• [Problem] Examine each line of the data, and copy the ones containing "selected".

Collected data
=-=-=-=-=
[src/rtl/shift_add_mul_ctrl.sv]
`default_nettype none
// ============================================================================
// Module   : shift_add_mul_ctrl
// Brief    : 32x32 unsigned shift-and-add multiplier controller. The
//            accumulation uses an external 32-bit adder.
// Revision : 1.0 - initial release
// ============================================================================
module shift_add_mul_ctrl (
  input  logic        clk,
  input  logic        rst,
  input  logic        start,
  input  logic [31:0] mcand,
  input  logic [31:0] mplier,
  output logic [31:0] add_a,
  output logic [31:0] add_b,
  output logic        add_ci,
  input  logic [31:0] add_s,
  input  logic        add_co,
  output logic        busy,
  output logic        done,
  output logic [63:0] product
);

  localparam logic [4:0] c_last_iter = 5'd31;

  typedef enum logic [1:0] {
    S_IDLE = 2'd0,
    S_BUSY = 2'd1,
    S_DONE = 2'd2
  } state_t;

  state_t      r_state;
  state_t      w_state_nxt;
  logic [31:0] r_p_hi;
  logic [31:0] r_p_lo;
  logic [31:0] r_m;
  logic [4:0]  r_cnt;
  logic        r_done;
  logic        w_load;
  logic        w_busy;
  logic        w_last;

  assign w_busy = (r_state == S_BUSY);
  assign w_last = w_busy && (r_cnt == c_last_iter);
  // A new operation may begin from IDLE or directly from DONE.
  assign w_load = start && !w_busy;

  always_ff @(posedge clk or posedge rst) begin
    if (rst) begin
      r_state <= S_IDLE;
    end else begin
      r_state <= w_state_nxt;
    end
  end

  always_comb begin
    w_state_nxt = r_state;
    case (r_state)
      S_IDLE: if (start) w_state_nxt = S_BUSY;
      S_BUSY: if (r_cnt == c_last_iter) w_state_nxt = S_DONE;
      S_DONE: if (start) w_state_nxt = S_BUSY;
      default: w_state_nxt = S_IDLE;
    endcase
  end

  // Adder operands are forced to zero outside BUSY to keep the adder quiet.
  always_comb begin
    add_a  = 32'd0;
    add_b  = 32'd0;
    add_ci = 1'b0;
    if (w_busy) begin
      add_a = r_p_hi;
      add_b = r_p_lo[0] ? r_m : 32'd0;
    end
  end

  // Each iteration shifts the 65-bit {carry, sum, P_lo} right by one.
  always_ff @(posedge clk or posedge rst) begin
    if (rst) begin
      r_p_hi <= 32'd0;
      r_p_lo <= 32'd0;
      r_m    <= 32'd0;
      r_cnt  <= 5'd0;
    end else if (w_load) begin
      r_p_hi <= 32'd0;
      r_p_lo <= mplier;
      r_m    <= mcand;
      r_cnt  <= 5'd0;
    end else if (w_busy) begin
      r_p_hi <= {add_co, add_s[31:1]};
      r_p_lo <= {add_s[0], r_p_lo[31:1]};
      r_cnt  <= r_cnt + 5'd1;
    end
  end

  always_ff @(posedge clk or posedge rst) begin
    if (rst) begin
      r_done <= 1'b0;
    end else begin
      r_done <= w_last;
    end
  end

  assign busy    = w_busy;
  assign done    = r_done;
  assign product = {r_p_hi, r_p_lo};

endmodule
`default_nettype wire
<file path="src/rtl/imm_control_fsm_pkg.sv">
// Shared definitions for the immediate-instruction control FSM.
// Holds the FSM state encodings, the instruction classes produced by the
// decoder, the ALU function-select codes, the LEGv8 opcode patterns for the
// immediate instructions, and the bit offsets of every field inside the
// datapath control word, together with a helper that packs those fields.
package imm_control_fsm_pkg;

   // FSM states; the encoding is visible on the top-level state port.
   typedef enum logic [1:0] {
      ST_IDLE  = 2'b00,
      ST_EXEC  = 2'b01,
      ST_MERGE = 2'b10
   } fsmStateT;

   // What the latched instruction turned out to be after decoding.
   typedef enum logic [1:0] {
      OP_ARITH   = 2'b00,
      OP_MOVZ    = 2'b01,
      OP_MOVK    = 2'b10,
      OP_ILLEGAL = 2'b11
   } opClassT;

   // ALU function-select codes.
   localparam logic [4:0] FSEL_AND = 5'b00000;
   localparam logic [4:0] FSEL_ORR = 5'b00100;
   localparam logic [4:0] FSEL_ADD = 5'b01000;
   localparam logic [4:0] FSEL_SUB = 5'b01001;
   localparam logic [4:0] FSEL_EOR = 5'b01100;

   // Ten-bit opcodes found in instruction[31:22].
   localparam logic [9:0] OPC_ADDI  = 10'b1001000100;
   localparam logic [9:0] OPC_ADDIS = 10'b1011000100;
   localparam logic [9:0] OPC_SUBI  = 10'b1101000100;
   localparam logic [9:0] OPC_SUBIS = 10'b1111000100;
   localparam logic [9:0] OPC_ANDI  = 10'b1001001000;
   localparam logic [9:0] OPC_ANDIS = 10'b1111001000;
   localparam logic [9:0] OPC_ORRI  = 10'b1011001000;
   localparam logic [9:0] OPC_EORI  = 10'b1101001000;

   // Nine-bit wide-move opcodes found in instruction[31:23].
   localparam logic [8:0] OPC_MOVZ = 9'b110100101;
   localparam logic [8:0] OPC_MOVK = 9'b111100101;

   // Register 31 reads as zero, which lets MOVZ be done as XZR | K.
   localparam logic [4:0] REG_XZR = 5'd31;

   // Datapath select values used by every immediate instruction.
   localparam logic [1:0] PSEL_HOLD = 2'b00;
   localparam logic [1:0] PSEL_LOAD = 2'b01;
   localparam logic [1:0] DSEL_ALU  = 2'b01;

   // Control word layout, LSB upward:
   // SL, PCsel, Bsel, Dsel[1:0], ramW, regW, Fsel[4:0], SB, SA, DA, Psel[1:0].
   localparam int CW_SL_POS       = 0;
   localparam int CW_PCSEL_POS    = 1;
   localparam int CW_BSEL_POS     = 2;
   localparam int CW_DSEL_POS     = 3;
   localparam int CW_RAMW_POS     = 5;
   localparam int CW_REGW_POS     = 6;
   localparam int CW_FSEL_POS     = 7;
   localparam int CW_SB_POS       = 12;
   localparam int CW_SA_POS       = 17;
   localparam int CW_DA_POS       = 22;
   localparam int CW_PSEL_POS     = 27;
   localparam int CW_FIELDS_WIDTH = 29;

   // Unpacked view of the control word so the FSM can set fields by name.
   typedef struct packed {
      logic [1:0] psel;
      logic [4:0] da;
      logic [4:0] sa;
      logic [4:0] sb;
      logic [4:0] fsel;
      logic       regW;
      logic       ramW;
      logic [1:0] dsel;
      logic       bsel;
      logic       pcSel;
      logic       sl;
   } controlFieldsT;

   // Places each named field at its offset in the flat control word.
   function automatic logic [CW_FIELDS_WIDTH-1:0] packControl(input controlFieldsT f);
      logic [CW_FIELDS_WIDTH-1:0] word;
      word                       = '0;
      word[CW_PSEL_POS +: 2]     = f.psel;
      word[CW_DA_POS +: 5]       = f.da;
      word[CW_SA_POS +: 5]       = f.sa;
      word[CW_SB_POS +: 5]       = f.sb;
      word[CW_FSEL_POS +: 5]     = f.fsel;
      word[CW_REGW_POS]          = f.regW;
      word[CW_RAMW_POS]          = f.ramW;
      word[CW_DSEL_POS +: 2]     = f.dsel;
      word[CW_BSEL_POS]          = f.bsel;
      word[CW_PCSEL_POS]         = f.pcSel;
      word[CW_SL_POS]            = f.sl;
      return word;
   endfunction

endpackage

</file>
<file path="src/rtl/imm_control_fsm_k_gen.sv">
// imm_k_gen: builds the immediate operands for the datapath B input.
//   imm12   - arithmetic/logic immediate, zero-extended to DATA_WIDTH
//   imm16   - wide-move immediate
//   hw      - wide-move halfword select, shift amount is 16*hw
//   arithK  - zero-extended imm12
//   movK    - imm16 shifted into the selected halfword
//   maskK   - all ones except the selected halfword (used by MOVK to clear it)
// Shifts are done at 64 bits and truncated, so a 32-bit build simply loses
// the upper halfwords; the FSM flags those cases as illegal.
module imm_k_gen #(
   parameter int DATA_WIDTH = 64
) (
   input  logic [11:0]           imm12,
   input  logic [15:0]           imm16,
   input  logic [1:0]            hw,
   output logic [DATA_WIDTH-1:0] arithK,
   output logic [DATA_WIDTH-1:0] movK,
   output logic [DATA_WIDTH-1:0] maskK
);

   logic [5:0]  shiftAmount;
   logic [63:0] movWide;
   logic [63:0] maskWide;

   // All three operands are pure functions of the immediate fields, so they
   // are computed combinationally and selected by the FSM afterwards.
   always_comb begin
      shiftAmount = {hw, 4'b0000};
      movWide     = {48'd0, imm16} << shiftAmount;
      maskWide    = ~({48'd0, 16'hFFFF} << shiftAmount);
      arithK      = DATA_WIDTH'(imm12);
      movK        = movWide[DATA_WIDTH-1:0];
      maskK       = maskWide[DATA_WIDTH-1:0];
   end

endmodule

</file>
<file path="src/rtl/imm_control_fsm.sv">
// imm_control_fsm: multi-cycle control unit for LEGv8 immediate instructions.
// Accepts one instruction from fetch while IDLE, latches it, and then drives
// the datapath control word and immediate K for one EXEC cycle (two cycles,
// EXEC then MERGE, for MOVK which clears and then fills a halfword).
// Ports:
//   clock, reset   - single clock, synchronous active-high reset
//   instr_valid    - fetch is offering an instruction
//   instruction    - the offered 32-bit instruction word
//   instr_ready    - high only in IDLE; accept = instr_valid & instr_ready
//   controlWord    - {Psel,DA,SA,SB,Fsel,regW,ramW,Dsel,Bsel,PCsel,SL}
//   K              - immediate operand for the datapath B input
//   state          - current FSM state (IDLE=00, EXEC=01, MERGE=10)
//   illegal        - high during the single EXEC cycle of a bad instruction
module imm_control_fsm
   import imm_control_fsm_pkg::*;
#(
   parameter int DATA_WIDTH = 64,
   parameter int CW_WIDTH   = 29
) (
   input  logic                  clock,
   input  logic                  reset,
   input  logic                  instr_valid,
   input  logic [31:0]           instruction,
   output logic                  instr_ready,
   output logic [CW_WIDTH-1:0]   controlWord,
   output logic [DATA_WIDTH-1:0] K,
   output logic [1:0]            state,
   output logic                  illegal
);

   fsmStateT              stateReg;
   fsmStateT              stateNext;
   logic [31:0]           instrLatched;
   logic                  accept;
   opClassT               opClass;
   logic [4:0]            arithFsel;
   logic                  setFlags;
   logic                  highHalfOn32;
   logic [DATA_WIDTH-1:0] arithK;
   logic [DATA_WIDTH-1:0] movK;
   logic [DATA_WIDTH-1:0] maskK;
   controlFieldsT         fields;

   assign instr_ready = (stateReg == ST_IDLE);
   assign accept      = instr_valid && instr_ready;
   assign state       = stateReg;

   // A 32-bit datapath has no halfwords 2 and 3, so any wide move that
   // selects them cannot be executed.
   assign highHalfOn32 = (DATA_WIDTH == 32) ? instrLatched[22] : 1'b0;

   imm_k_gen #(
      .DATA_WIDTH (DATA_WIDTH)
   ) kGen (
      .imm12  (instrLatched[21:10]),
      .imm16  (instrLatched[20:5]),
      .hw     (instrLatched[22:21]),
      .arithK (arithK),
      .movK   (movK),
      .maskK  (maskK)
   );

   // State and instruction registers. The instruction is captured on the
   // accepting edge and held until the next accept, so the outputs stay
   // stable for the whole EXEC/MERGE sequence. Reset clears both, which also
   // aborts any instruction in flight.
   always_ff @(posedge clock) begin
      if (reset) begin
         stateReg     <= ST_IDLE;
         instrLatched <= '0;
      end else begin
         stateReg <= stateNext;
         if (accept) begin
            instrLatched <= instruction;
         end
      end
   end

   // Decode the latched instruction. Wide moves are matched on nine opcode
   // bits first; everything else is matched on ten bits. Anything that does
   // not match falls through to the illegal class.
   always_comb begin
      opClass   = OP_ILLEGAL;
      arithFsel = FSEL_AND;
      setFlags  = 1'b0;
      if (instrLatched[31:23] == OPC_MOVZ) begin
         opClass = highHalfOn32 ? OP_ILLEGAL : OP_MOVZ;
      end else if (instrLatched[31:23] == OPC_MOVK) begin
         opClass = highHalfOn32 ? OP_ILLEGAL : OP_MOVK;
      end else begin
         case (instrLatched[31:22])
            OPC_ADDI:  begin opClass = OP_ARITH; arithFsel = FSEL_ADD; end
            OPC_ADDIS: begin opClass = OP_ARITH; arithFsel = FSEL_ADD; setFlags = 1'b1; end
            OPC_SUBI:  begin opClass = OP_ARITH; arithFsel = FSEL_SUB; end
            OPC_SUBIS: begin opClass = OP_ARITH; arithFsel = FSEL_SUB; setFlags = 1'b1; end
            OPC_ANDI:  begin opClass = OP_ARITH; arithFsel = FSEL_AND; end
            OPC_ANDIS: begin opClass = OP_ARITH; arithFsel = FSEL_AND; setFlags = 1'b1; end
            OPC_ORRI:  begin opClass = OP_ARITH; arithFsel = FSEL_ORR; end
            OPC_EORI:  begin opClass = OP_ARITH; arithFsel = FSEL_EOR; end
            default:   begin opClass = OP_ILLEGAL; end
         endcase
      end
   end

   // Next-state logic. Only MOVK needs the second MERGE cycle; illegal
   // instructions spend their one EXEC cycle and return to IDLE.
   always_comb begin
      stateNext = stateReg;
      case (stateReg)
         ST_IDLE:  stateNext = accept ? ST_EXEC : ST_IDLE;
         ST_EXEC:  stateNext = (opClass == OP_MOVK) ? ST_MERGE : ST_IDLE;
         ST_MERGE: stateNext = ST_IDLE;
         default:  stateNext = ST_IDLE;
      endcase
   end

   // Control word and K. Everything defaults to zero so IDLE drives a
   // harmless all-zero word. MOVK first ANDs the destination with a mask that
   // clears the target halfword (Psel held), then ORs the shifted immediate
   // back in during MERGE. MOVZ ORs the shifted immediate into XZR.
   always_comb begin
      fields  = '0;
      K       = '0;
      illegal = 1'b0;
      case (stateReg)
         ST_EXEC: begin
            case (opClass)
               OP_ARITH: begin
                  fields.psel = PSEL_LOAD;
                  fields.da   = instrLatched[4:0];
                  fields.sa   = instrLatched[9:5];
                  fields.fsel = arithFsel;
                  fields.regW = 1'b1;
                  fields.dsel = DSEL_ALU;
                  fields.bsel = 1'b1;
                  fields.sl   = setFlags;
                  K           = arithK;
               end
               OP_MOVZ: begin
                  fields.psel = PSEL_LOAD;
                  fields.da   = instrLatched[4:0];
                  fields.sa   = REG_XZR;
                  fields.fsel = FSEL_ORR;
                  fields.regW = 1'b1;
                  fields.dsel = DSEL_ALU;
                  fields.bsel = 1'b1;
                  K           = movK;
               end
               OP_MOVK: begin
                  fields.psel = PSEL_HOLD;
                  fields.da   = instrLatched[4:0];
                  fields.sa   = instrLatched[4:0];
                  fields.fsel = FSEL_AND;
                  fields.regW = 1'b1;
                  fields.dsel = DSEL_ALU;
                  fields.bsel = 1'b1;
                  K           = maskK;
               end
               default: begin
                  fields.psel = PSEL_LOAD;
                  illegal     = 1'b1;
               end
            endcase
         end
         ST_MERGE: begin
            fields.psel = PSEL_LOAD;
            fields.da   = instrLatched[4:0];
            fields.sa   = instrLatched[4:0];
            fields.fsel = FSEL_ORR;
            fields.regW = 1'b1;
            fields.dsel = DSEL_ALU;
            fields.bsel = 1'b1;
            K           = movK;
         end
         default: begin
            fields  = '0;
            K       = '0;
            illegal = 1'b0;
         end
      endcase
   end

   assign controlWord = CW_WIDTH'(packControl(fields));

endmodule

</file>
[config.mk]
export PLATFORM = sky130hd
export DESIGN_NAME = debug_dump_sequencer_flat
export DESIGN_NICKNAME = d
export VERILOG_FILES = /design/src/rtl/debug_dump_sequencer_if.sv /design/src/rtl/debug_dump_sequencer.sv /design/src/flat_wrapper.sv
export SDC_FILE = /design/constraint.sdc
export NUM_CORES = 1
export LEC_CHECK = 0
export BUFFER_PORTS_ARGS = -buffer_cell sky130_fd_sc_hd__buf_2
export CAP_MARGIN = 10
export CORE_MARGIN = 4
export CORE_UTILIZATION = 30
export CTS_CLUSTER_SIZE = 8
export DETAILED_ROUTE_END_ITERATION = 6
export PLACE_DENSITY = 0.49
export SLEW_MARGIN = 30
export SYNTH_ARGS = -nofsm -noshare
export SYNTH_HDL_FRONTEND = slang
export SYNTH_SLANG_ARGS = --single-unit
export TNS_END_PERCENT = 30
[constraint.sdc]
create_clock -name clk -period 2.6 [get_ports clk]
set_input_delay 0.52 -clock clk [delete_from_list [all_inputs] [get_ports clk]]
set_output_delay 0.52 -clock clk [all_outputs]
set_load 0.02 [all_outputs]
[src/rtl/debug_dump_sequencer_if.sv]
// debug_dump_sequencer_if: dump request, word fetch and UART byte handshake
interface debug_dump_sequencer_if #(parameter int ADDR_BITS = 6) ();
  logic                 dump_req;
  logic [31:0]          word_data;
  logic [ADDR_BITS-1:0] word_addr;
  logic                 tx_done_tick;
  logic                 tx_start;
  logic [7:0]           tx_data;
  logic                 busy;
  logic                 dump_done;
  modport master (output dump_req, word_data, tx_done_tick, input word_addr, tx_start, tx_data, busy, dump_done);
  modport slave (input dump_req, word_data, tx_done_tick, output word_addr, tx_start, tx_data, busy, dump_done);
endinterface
=-=-=-=-=
• [Solution to this problem]
//   movK    - imm16 shifted into the selected halfword
//   maskK   - all ones except the selected halfword (used by MOVK to clear it)
   // are computed combinationally and selected by the FSM afterwards.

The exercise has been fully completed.